第5章 影の先にあるもの 1 共犯関係の深化
デーモンが瓦解した後の街は、驚くほど静かだった。
学校を覆っていた「排除」の霧は晴れ、生徒たちは再び、他人の目を気にすることなく笑い合い、昼休みにボールを蹴り、放課後に他愛もないお喋りを楽しんでいる。
響と瑞希にとって、それは何にも代えがたい勝利だった。
だが、彼らは知っている。デーモンという巨大な組織そのものを、高校生二人の力で完全に消滅させることなど、不可能であることを。背後にはもっと深く、もっと根深い悪のシステムが存在し続けている。

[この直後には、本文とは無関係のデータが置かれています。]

Source: an optimization exercise on an open RTL-to-GDS flow (aim: small area, a short achievable clock period and few clock cycles per item). Production flows keep margins and buffers that such runs may drop.
In this exercise RTL edits were held to simulation tests only and were not proved equivalent to the original.

==> flow/design.v (excerpt) <==
module MCH (
    input               clk,
    input               reset,
    input       [ 7:0]  X,
    input       [ 7:0]  Y,
    output              Done,
    output      [16:0]  area
);
Size in the first run: about 6,600 cells after synthesis, ~36 I/O pins, ~63,000 µm² of cells after synthesis.
clock: 13.0 ns
lec_check: 0
cap_margin: 20
core_margin: 2
core_utilization: 35
cts_buf_list: sky130_fd_sc_hd__clkbuf_4 sky130_fd_sc_hd__clkbuf_8
place_density: 0.55
slew_margin: 20
standard.sh (not shown) runs the stock make flow with config.mk's settings and CLKGATE_MAP_FILE= SYNTH_SCRIPT=/design/flow/synth_recipe.tcl, a recipe that flattens the netlist after the stock synthesis.
==> flow/flow/run.sh <==
#!/bin/bash
# Layout flow: the standard flow (standard synthesis, floorplan, placement,
# CTS, routing) unchanged, except that ORFS's timing repair (after CTS and after
# global routing) is asked to leave 9 ns of setup slack instead of 0, so that it
# also speeds up paths that already meet the 13 ns clock. The clock, the I/O
# constraints and everything else are the design's.
set -uo pipefail
cp standard.sh standard_sh.copy.log
export SETUP_SLACK_MARGIN=9
bash standard.sh > standard.log 2>&1
Testbench counts at the start, summed over its fixed seeds: cycles 15,977, hulls 384.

「……結局、私たちは奴らを『根絶やし』にはできなかったわね」
放課後の屋上で、瑞希が空を見上げて呟いた。彼女の言葉には、以前のような復讐の鋭さはなく、ただ静かな諦念と、それ以上の穏やかさが混じっていた。
「ああ。奴らはまた、別の顔をしてどこか別の場所で芽を出すだろう。この世界から悪意が消えることなんて、ないんだから」
響は手すりに寄りかかり、眼下に広がる街並みを見下ろした。
かつては「あんな巨大なハードル」を跳び越えなければならないと肩肘を張っていた。しかし今は、不思議と恐怖はない。
「瑞希。僕たちは彼らを倒すために生まれてきたわけじゃない」
「ええ、分かってるわ。……私たちは、自分たちの日常を守りたかっただけ」
二人は顔を見合わせ、小さく笑った。その笑顔には、死線を共に潜り抜けた者だけが持つ、独特の共犯者としての絆が刻まれている。

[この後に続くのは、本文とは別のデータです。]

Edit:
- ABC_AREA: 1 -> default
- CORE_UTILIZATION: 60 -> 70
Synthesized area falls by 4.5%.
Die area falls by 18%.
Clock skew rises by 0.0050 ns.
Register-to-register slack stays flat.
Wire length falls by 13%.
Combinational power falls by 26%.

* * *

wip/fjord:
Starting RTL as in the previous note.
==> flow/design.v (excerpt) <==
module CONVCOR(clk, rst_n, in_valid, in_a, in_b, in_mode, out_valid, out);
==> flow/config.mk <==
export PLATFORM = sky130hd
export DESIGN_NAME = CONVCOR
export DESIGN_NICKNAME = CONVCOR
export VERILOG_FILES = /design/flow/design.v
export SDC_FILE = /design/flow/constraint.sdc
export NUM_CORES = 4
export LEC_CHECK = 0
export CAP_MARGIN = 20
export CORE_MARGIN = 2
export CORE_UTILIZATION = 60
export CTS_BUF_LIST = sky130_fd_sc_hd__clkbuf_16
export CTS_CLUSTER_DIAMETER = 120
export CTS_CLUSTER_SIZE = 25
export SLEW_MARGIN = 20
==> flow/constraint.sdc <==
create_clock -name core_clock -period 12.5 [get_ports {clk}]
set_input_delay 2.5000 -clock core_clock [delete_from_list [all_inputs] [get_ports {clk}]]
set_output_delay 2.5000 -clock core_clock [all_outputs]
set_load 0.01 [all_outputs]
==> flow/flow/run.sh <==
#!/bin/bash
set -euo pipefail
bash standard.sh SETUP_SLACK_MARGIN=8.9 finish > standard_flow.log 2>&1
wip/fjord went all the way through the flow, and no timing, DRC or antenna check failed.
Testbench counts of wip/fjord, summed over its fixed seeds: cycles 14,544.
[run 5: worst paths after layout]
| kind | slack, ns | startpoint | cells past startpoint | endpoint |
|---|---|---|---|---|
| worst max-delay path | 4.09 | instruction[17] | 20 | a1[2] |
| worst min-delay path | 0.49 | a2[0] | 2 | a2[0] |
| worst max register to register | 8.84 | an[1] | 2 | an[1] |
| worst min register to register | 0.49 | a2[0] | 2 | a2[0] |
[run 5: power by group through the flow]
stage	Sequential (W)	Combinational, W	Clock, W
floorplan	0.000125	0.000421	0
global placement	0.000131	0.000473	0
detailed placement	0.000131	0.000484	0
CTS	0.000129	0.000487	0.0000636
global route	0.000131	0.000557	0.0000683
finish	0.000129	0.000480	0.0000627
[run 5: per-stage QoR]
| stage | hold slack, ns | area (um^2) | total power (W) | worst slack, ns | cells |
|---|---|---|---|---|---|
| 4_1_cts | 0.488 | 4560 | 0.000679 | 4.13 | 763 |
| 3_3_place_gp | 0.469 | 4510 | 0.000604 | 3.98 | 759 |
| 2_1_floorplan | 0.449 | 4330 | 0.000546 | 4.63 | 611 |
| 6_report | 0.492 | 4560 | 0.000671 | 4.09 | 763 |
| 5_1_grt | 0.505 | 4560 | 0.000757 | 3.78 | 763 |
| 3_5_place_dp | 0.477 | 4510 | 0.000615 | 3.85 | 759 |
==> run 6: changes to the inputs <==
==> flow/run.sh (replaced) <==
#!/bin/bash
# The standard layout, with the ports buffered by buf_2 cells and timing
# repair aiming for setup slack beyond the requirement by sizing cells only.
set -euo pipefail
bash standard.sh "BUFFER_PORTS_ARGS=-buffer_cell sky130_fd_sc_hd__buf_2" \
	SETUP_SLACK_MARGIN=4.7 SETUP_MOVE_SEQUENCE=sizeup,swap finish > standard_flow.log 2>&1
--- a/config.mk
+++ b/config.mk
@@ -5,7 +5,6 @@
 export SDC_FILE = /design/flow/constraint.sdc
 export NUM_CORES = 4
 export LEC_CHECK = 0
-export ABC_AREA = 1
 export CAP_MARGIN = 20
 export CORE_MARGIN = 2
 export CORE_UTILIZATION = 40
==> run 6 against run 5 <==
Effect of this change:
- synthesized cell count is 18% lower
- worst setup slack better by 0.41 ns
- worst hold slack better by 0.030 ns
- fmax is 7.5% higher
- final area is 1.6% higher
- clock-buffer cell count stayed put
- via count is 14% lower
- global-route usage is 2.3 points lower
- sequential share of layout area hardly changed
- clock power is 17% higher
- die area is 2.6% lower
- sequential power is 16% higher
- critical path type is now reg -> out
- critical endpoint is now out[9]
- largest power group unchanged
Source: an optimization exercise on an open RTL-to-GDS flow (aim: small area and few clock cycles). Production flows keep margins and buffers that such runs may drop.
Where RTL was checked, it was by simulation tests only, not by an equivalence proof against the original.

Setup of before:
## axi4s_cordic
module axi4s_cordic #(
    parameter MODE = "ROT",       
    parameter integer DW = 12,
    parameter integer PAR = 1,
    parameter integer TDW = ((DW + 7) / 8) * 8
)(
    input  wire clk, resetn,
    input  wire signed [TDW*3*PAR - 1 : 0]  s_axis_tdata,
    input  wire                             s_axis_tlast,
    input  wire                             s_axis_tvalid,
    output wire                             s_axis_tready,
    output logic signed [TDW*3*PAR - 1 : 0] m_axis_tdata,
    output logic                            m_axis_tlast,
    output logic                            m_axis_tvalid,
    input  wire                             m_axis_tready
);
Size in the first run: roughly 210 flip-flops, ~100 I/O pins.
Settings: LEC_CHECK=0, ABC_AREA=1, CAP_MARGIN=20, CORE_MARGIN=2, CORE_UTILIZATION=40, CTS_CLUSTER_DIAMETER=80, CTS_CLUSTER_SIZE=40, SLEW_MARGIN=20; clock period 8.0 ns.
run.sh (not shown) runs the stock make flow with config.mk's settings and CLKGATE_MAP_FILE= SYNTH_SCRIPT=/design/flow/synth_recipe.tcl, a recipe that flattens the netlist after the stock synthesis.
Modified inputs, after compared to before
diff --git a/flow/design.v b/flow/design.v
--- a/flow/design.v
+++ b/flow/design.v
@@ -122,35 +122,29 @@
             for (int j = 7; j < 13; j++) begin
                 step6[j] = a[j] ^ k;
                 k = k & (a[j] ^ sb);
             end
         end
     endfunction
     function automatic [12:0] step7(input [12:0] a, input [12:0] b, input sub);
         logic [12:0] bs;
         logic c, k, sb;
         begin
             bs = b;
             c = sub;
-            for (int j = 0; j < 6; j++) begin
-                bs[j] = b[j + 7] ^ sub;
+            for (int j = 0; j < 13; j++) begin
+                bs[j] = ((j + 7 < 13) ? b[j + 7] : b[12]) ^ sub;
                 step7[j] = a[j] ^ bs[j] ^ c;
                 c = (a[j] & bs[j]) | (c & (a[j] ^ bs[j]));
             end
-            sb = b[12] ^ sub;
-            k = c ^ sb;
-            for (int j = 6; j < 13; j++) begin
-                step7[j] = a[j] ^ k;
-                k = k & (a[j] ^ sb);
-            end
         end
     endfunction
     function automatic [12:0] step8(input [12:0] a, input [12:0] b, input sub);
         logic [12:0] bs;
         logic c, k, sb;
         begin
             bs = b;
             c = sub;
             for (int j = 0; j < 5; j++) begin
                 bs[j] = b[j + 8] ^ sub;
                 step8[j] = a[j] ^ bs[j] ^ c;
                 c = (a[j] & bs[j]) | (c & (a[j] ^ bs[j]));
[summary]
- [compare] base=before new=after: routed wire length dropped about 3%; final design instance area without fill barely changed.
- As far as share of the final layout cell area in sequential cells is concerned, before and after perform about the same.
- after vs. before: first-iteration DRC count went down by 9.4%.
- Lower area fraction in and, or, nand and nor cells after synthesis was reported by after, not before.
- First-pass GRT wire length ends up higher on before.
- Net count reported at finish ended up 32 lower on after than on before.
Testbench counts of after, summed over its fixed seeds: cycles 12,048.
Only the layout flow was run in before; the RTL was not checked for function there.
Context: an optimization exercise on an open-source flow, tuned for small area. The choices shown serve that exercise and are no tape-out recipe. Only simulation tests tie the RTL to the original design; equivalence was not proved.

==> flow/design.v, too long to show whole: its modules and the start of the top module <==
// module dds_mod_dds: 170 lines
// module dds_mod_dds_sine: 826 lines
// module dp_mod: 1168 lines
module dp_mod
	(
	input signed [15:0] id_data,	 
	input [23:0] id_frec_por,		 
	input [15:0] id_im_am,			 
	input [15:0] id_im_fm,			 
	input ic_fm_am, 				 
	input ic_rst,					 
	input ic_val_data,
	input clk,
	output signed [15:0] od_data,	 
	output oc_val_data
	);
  // ...
==> flow/run.sh <==
#!/bin/bash
# synth_recipe.tcl (not shown) runs the flow's synth.tcl, then flattens the netlist and writes it again
# the make line also repeats each setting of config.mk as NAME=value (left out here)
make -C /OpenROAD-flow-scripts/flow DESIGN_CONFIG=/design/flow/config.mk WORK_HOME=/design/flow/orfs CLKGATE_MAP_FILE= SYNTH_SCRIPT=/design/flow/synth_recipe.tcl finish
==> flow/config.mk <==
export PLATFORM = sky130hd
export DESIGN_NAME = dp_mod
export DESIGN_NICKNAME = dp_mod
export VERILOG_FILES = /design/flow/design.v
export SDC_FILE = /design/flow/constraint.sdc
export NUM_CORES = 4
export LEC_CHECK = 0
export ABC_AREA = 1
export CAP_MARGIN = 20
export CORE_MARGIN = 2
export CORE_UTILIZATION = 25
export PLACE_DENSITY = 0.35
export SLEW_MARGIN = 20
export SYNTH_MEMORY_MAX_BITS = 131072
==> flow/constraint.sdc <==
create_clock -name core_clock -period 12.0 [get_ports {clk}]
set_input_delay 2.4000 -clock core_clock [delete_from_list [all_inputs] [get_ports {clk}]]
set_output_delay 2.4000 -clock core_clock [all_outputs]
set_load 0.01 [all_outputs]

デーモンのような巨悪にとって、現代の日本社会のような競争社会はとても都合がよいのです。競争ばかりしていたら、孤独で信頼できる友人ができないからです。
それプラス、自己嫌悪、劣等感です。
だから、社会的価値観はあくまで努力の勲章でその人の価値を決めるものではないです。
社会的価値観を得ていても、集団いじめをしている人たちに価値はありますか?まあ、いつまでも集団いじめをしている人たちですが。
だから、巨悪の洗脳支配を免れるためにも、いじめやデマを流して陥れるなど、悪いことをしていなければ、自己嫌悪になる必要は全くないです。
社会的な立場が何であっても、悪いことさえしていなければ、自信をもって生きてください。